The data START

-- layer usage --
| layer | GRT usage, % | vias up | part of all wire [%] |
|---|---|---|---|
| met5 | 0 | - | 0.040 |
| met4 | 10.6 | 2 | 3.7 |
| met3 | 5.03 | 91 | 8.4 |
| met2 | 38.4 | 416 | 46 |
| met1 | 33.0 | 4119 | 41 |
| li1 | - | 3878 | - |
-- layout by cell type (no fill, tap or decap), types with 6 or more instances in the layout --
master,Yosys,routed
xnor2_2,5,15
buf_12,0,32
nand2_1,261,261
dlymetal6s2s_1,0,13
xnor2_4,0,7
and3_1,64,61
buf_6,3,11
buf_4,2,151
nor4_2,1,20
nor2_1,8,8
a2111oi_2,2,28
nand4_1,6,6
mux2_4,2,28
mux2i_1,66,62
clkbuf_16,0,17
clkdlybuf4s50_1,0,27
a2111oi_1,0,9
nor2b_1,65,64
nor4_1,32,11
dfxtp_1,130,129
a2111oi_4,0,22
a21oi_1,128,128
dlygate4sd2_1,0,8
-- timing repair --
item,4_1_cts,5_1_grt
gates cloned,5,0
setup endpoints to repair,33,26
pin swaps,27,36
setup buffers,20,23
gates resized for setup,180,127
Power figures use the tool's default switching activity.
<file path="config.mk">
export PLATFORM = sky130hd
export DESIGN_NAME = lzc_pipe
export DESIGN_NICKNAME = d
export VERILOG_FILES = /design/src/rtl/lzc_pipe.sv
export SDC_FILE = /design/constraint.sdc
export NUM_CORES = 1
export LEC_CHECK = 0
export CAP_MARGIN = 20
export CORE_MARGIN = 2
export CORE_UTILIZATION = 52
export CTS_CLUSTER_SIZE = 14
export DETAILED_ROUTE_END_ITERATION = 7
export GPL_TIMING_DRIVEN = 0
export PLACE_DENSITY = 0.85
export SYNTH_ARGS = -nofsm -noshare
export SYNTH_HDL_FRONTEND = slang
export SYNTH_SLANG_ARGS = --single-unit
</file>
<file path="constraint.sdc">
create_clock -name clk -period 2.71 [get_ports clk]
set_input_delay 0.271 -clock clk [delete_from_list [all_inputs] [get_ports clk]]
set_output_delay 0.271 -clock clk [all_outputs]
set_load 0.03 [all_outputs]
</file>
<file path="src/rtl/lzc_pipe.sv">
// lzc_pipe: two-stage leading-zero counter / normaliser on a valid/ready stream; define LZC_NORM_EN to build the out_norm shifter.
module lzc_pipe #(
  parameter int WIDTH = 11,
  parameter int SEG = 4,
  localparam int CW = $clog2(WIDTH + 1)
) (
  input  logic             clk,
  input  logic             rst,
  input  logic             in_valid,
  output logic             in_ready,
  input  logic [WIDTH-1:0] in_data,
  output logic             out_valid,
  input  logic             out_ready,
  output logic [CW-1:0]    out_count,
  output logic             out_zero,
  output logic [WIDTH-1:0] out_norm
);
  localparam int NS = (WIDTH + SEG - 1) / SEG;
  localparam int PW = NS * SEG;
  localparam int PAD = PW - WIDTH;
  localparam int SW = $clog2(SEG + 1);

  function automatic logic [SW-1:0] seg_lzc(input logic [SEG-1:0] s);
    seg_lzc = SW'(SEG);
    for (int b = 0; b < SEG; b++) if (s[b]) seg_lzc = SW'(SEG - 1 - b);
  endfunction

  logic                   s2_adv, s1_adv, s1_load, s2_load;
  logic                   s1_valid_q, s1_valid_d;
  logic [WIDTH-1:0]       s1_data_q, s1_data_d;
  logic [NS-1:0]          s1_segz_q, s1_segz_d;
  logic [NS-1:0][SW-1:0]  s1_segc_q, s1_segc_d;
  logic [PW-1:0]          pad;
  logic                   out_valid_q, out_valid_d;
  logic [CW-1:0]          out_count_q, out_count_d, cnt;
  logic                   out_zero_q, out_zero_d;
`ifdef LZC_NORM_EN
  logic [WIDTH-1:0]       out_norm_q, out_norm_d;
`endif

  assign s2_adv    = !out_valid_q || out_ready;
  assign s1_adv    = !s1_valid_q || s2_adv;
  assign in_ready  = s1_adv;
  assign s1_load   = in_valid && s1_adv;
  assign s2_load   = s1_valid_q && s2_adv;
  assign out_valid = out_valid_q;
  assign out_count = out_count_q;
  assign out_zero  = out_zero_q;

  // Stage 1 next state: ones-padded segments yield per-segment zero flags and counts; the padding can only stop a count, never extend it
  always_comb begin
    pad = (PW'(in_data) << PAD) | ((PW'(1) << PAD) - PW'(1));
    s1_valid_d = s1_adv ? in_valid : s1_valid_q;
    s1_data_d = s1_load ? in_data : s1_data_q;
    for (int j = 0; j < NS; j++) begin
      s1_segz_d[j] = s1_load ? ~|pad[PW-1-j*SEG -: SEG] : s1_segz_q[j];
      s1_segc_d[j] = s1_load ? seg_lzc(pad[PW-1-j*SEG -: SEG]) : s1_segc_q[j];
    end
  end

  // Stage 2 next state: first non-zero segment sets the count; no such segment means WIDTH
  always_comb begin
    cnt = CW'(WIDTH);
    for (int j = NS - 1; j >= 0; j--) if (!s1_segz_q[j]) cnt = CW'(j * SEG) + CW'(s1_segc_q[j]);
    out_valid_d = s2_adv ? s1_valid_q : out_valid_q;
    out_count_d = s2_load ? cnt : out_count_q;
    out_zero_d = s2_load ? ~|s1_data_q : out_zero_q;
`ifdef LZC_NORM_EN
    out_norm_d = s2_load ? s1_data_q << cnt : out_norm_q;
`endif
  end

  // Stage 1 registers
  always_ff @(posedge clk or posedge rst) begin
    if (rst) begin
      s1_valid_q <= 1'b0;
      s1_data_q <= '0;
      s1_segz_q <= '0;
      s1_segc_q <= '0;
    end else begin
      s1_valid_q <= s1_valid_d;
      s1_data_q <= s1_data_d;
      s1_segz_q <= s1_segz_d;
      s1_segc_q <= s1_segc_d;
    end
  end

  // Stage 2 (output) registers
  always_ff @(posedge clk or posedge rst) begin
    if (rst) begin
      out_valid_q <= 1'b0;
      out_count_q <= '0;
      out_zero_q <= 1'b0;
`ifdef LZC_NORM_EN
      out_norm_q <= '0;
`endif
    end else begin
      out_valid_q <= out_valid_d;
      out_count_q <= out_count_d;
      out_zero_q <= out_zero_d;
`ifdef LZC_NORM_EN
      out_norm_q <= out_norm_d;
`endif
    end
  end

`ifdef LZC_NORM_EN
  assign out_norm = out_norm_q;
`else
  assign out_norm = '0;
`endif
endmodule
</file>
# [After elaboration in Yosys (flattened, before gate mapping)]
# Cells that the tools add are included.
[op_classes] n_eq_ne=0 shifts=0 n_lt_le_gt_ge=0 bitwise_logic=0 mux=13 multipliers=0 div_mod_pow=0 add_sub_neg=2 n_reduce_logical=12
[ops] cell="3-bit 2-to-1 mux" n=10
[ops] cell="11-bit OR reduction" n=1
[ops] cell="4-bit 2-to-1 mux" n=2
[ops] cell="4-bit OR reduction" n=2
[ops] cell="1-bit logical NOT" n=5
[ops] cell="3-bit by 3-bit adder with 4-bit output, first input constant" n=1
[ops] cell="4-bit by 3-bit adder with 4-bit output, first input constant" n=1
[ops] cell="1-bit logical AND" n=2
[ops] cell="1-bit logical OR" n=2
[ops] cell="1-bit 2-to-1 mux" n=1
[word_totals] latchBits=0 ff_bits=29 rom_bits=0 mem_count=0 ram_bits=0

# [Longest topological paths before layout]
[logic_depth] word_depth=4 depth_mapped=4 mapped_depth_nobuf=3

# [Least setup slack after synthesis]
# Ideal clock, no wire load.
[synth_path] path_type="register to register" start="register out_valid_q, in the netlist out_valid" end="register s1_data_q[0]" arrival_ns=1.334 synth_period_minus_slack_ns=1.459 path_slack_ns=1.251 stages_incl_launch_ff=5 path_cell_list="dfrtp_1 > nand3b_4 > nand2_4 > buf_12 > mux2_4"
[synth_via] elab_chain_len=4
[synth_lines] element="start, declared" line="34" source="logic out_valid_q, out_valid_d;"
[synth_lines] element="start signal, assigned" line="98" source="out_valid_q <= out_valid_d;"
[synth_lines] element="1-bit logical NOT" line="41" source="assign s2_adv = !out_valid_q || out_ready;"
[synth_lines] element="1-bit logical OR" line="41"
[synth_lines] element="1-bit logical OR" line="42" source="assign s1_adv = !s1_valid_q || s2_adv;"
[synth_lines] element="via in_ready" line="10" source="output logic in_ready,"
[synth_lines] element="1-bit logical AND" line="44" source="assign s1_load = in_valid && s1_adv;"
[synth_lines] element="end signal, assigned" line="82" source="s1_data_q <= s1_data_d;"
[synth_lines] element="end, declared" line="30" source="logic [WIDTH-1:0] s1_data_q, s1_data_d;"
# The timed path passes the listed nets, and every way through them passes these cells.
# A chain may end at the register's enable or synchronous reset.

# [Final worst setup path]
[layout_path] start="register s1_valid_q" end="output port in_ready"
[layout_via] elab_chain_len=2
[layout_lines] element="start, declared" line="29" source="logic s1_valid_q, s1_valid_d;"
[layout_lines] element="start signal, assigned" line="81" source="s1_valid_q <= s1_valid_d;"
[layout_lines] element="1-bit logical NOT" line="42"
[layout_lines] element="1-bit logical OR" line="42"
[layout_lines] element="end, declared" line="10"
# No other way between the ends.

The data END

=== What you should do ===
Looking back over the data above, restate word for word the lines that begin at the line with "5.03 | 91 | 8.4 |" and end at the line with "gates resized for setup,180,127", inclusive.

=== Output of the exercise ===
| met3 | 5.03 | 91 | 8.4 |
| met2 | 38.4 | 416 | 46 |
| met1 | 33.0 | 4119 | 41 |
| li1 | - | 3878 | - |
-- layout by cell type (no fill, tap or decap), types with 6 or more instances in the layout --
master,Yosys,routed
xnor2_2,5,15
buf_12,0,32
nand2_1,261,261
dlymetal6s2s_1,0,13
xnor2_4,0,7
and3_1,64,61
buf_6,3,11
buf_4,2,151
nor4_2,1,20
nor2_1,8,8
a2111oi_2,2,28
nand4_1,6,6
mux2_4,2,28
mux2i_1,66,62
clkbuf_16,0,17
clkdlybuf4s50_1,0,27
a2111oi_1,0,9
nor2b_1,65,64
nor4_1,32,11
dfxtp_1,130,129
a2111oi_4,0,22
a21oi_1,128,128
dlygate4sd2_1,0,8
-- timing repair --
item,4_1_cts,5_1_grt
gates cloned,5,0
setup endpoints to repair,33,26
pin swaps,27,36
setup buffers,20,23
gates resized for setup,180,127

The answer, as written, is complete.